▶ **Try it**
Only the lines from the top of the data through the line with "misaligned halfword/word accesses." should be repeated, each exactly as written.

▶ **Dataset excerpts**
***
$ cat src/rtl/wb_stage_pkg.sv
// ============================================================================
// Module   : wb_stage_pkg
// Purpose  : Shared widths and load-type encodings for the writeback stage.
// Revision : 1.0
// ============================================================================
`default_nettype none

package wb_stage_pkg;

    localparam int XLEN        = 32;
    localparam int RFIDX_WIDTH = 5;
    localparam int RFREG_NUM   = 32;

    localparam logic [2:0] LT_LB  = 3'b000;
    localparam logic [2:0] LT_LH  = 3'b001;
    localparam logic [2:0] LT_LW  = 3'b010;
    localparam logic [2:0] LT_LBU = 3'b100;
    localparam logic [2:0] LT_LHU = 3'b101;

endpackage

`default_nettype wire

$ cat src/rtl/wb_stage_load_ext.sv
// ============================================================================
// Module   : wb_stage_load_ext
// Purpose  : Selects and extends load data from the raw memory word and
//            flags misaligned halfword/word accesses.
// Revision : 1.0
// ============================================================================
`default_nettype none

module wb_stage_load_ext #(
    parameter int XLEN = wb_stage_pkg::XLEN
) (
    input  logic [31:0]     rdata,
    input  logic [1:0]      addr_lo,
    input  logic [2:0]      ldtype,
    output logic [XLEN-1:0] data,
    output logic            misalign
);
    import wb_stage_pkg::*;

    logic [7:0]  w_byte;
    logic [15:0] w_half;

    always_comb begin
        w_byte = 8'h00;
        case (addr_lo)
            2'd0:    w_byte = rdata[7:0];
            2'd1:    w_byte = rdata[15:8];
            2'd2:    w_byte = rdata[23:16];
            default: w_byte = rdata[31:24];
        endcase
        w_half = addr_lo[1] ? rdata[31:16] : rdata[15:0];
    end

    // Misaligned accesses return zero so nothing stale leaks to the register file.
    always_comb begin
        data     = '0;
        misalign = 1'b0;
        case (ldtype)
            LT_LB:  data = XLEN'($signed(w_byte));
            LT_LBU: data = XLEN'(w_byte);
            LT_LH: begin
                if (addr_lo[0]) misalign = 1'b1;
                else            data     = XLEN'($signed(w_half));
            end
            LT_LHU: begin
                if (addr_lo[0]) misalign = 1'b1;
                else            data     = XLEN'(w_half);
            end
            default: begin
                if (addr_lo != 2'b00) misalign = 1'b1;
                else                  data     = XLEN'(rdata);
            end
        endcase
    end

endmodule

`default_nettype wire

$ cat src/rtl/wb_stage.sv
// ============================================================================
// Module   : wb_stage
// Purpose  : MEM/WB pipeline register, load extension, register-file write
//            port and forwarding tap. Define WB_INSTRET_EN to add the
//            retired-instruction counter output instret.
// Revision : 1.0
// ============================================================================
`default_nettype none

module wb_stage #(
    parameter int XLEN        = wb_stage_pkg::XLEN,
    parameter int RFIDX_WIDTH = wb_stage_pkg::RFIDX_WIDTH
`ifdef WB_INSTRET_EN
    ,
    parameter int CNT_WIDTH   = 64
`endif
) (
    input  logic                   clk,
    input  logic                   rstn,
    input  logic                   mem_valid,
    input  logic [31:0]            mem_pc,
    input  logic                   mem_regwrite,
    input  logic                   mem_memtoreg,
    input  logic [RFIDX_WIDTH-1:0] mem_rd,
    input  logic [XLEN-1:0]        mem_alures,
    input  logic [31:0]            mem_rdata,
    input  logic [1:0]             mem_addr_lo,
    input  logic [2:0]             mem_ldtype,
    input  logic                   wb_stall,
    input  logic                   wb_flush,
    output logic                   we3,
    output logic [RFIDX_WIDTH-1:0] wa3,
    output logic [XLEN-1:0]        wd3,
    output logic [31:0]            pc,
    output logic                   wb_fwd_valid,
    output logic [RFIDX_WIDTH-1:0] wb_fwd_rd,
    output logic [XLEN-1:0]        wb_fwd_data,
    output logic                   wb_misalign
`ifdef WB_INSTRET_EN
    ,
    output logic [CNT_WIDTH-1:0]   instret
`endif
);
    import wb_stage_pkg::*;

    logic                   v_q, v_d;
    logic [31:0]            pc_q, pc_d;
    logic [RFIDX_WIDTH-1:0] rd_q, rd_d;
    logic                   regwrite_q, regwrite_d;
    logic [XLEN-1:0]        data_q, data_d;
    logic                   misalign_q, misalign_d;
    logic                   done_q, done_d;

    logic [XLEN-1:0]        w_ext_data;
    logic                   w_ext_misalign;
    logic                   w_fwd_valid;
    logic                   w_we;

    wb_stage_load_ext #(
        .XLEN (XLEN)
    ) u_load_ext (
        .rdata    (mem_rdata),
        .addr_lo  (mem_addr_lo),
        .ldtype   (mem_ldtype),
        .data     (w_ext_data),
        .misalign (w_ext_misalign)
    );

    assign w_fwd_valid = v_q & regwrite_q & (rd_q != '0) & ~misalign_q;
    assign w_we        = w_fwd_valid & ~done_q;

    // Flush beats stall; a stalled instruction writes only on its first WB cycle.
    always_comb begin
        v_d        = v_q;
        pc_d       = pc_q;
        rd_d       = rd_q;
        regwrite_d = regwrite_q;
        data_d     = data_q;
        misalign_d = misalign_q;
        done_d     = done_q;
        if (wb_flush) begin
            v_d        = 1'b0;
            misalign_d = 1'b0;
            done_d     = 1'b0;
        end else if (wb_stall) begin
            done_d = done_q | w_we;
        end else begin
            v_d        = mem_valid;
            pc_d       = mem_pc;
            rd_d       = mem_rd;
            regwrite_d = mem_regwrite;
            data_d     = mem_memtoreg ? w_ext_data : mem_alures;
            misalign_d = mem_memtoreg & w_ext_misalign;
            done_d     = 1'b0;
        end
    end

    always_ff @(posedge clk) begin
        if (!rstn) begin
            v_q        <= 1'b0;
            pc_q       <= '0;
            rd_q       <= '0;
            regwrite_q <= 1'b0;
            data_q     <= '0;
            misalign_q <= 1'b0;
            done_q     <= 1'b0;
        end else begin
            v_q        <= v_d;
            pc_q       <= pc_d;
            rd_q       <= rd_d;
            regwrite_q <= regwrite_d;
            data_q     <= data_d;
            misalign_q <= misalign_d;
            done_q     <= done_d;
        end
    end

    assign we3          = w_we;
    assign wa3          = rd_q;
    assign wd3          = data_q;
    assign pc           = pc_q;
    assign wb_fwd_valid = w_fwd_valid;
    assign wb_fwd_rd    = rd_q;
    assign wb_fwd_data  = data_q;
    assign wb_misalign  = v_q & misalign_q;

`ifdef WB_INSTRET_EN
    logic [CNT_WIDTH-1:0] instret_q, instret_d;

    // An instruction retires when its WB slot is released by capture or flush.
    always_comb begin
        instret_d = instret_q;
        if (v_q && (!wb_stall || wb_flush)) begin
            instret_d = instret_q + CNT_WIDTH'(1);
        end
    end

    always_ff @(posedge clk) begin
        if (!rstn) instret_q <= '0;
        else       instret_q <= instret_d;
    end

    assign instret = instret_q;
`endif

endmodule

`default_nettype wire

$ cat config.mk
export PLATFORM = sky130hd
export DESIGN_NAME = wb_stage
export DESIGN_NICKNAME = d
export VERILOG_FILES = /design/src/rtl/wb_stage_pkg.sv /design/src/rtl/wb_stage_load_ext.sv /design/src/rtl/wb_stage.sv
export SDC_FILE = /design/constraint.sdc
export NUM_CORES = 1
export LEC_CHECK = 0
export CORE_MARGIN = 2
export CORE_UTILIZATION = 43
export CTS_CLUSTER_DIAMETER = 200
export CTS_CLUSTER_SIZE = 25
export DETAILED_ROUTE_END_ITERATION = 12
export GPL_ROUTABILITY_DRIVEN = 0
export GPL_TIMING_DRIVEN = 0
export PLACE_DENSITY = 0.87
export SYNTH_ARGS = -nofsm -noshare
export SYNTH_HDL_FRONTEND = slang
export SYNTH_HIERARCHICAL = 1
export SYNTH_SLANG_ARGS = --single-unit
$ cat constraint.sdc
create_clock -name clk -period 2.5 [get_ports clk]
set_clock_uncertainty 0.15 [all_clocks]
set_input_delay 0.25 -clock clk [delete_from_list [all_inputs] [get_ports clk]]
set_output_delay 0.25 -clock clk [all_outputs]
set_load 0.02 [all_outputs]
***
▶ **Reply to the exercise**
$ cat src/rtl/wb_stage_pkg.sv
// ============================================================================
// Module   : wb_stage_pkg
// Purpose  : Shared widths and load-type encodings for the writeback stage.
// Revision : 1.0
// ============================================================================
`default_nettype none

package wb_stage_pkg;

    localparam int XLEN        = 32;
    localparam int RFIDX_WIDTH = 5;
    localparam int RFREG_NUM   = 32;

    localparam logic [2:0] LT_LB  = 3'b000;
    localparam logic [2:0] LT_LH  = 3'b001;
    localparam logic [2:0] LT_LW  = 3'b010;
    localparam logic [2:0] LT_LBU = 3'b100;
    localparam logic [2:0] LT_LHU = 3'b101;

endpackage

`default_nettype wire

$ cat src/rtl/wb_stage_load_ext.sv
// ============================================================================
// Module   : wb_stage_load_ext
// Purpose  : Selects and extends load data from the raw memory word and
//            flags misaligned halfword/word accesses.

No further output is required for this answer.